▶ [WHAT YOU SHOULD DO]
The line that contains "localparam int FracBits" marks the end: retype the data below exactly from its first line through that line.

DATA EXTRACTS Block Start

===== src/rce_pkg.sv =====
// Shared constants, types and codes of the roadmap connection engine.
package rce_pkg;

  localparam int MaxNodesDef = 64;
  localparam int GridRowsDef = 512;
  localparam int GridColsDef = 512;

  localparam int RowOriginCm = 1040;
  localparam int ColOriginCm = 690;
  localparam int CellCm      = 5;
  localparam int FracBits    = 16;

  localparam int LqW   = 29;
  localparam int NumW  = 51;
  localparam int QuoW  = 36;
  localparam int PosW  = 38;
  localparam int BaseW = 13;

  localparam logic [15:0] Div5Mul   = 16'hCCCD;
  localparam int          Div5Shift = 18;

  localparam logic [6:0]  ObstThrRst   = 7'd30;
  localparam logic [10:0] LinkRangeRst = 11'd100;
  localparam logic [6:0]  SampleStepRst = 7'd5;

  typedef enum logic [2:0] {
    ST_ADDED      = 3'd0,
    ST_DUPLICATE  = 3'd1,
    ST_OBSTACLE   = 3'd2,
    ST_UNEXPLORED = 3'd3,
    ST_FULL       = 3'd4,
    ST_OUTSIDE    = 3'd5,
    ST_CELL       = 3'd6
  } status_e;

  typedef enum logic [1:0] {
    CFG_OBST_THR    = 2'd0,
    CFG_LINK_RANGE  = 2'd1,
    CFG_SAMPLE_STEP = 2'd2
  } cfg_idx_e;

endpackage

DATA EXTRACTS Block End

▶ [ANSWER TO THIS EXERCISE]
===== src/rce_pkg.sv =====
// Shared constants, types and codes of the roadmap connection engine.
package rce_pkg;

  localparam int MaxNodesDef = 64;
  localparam int GridRowsDef = 512;
  localparam int GridColsDef = 512;

  localparam int RowOriginCm = 1040;
  localparam int ColOriginCm = 690;
  localparam int CellCm      = 5;
  localparam int FracBits    = 16;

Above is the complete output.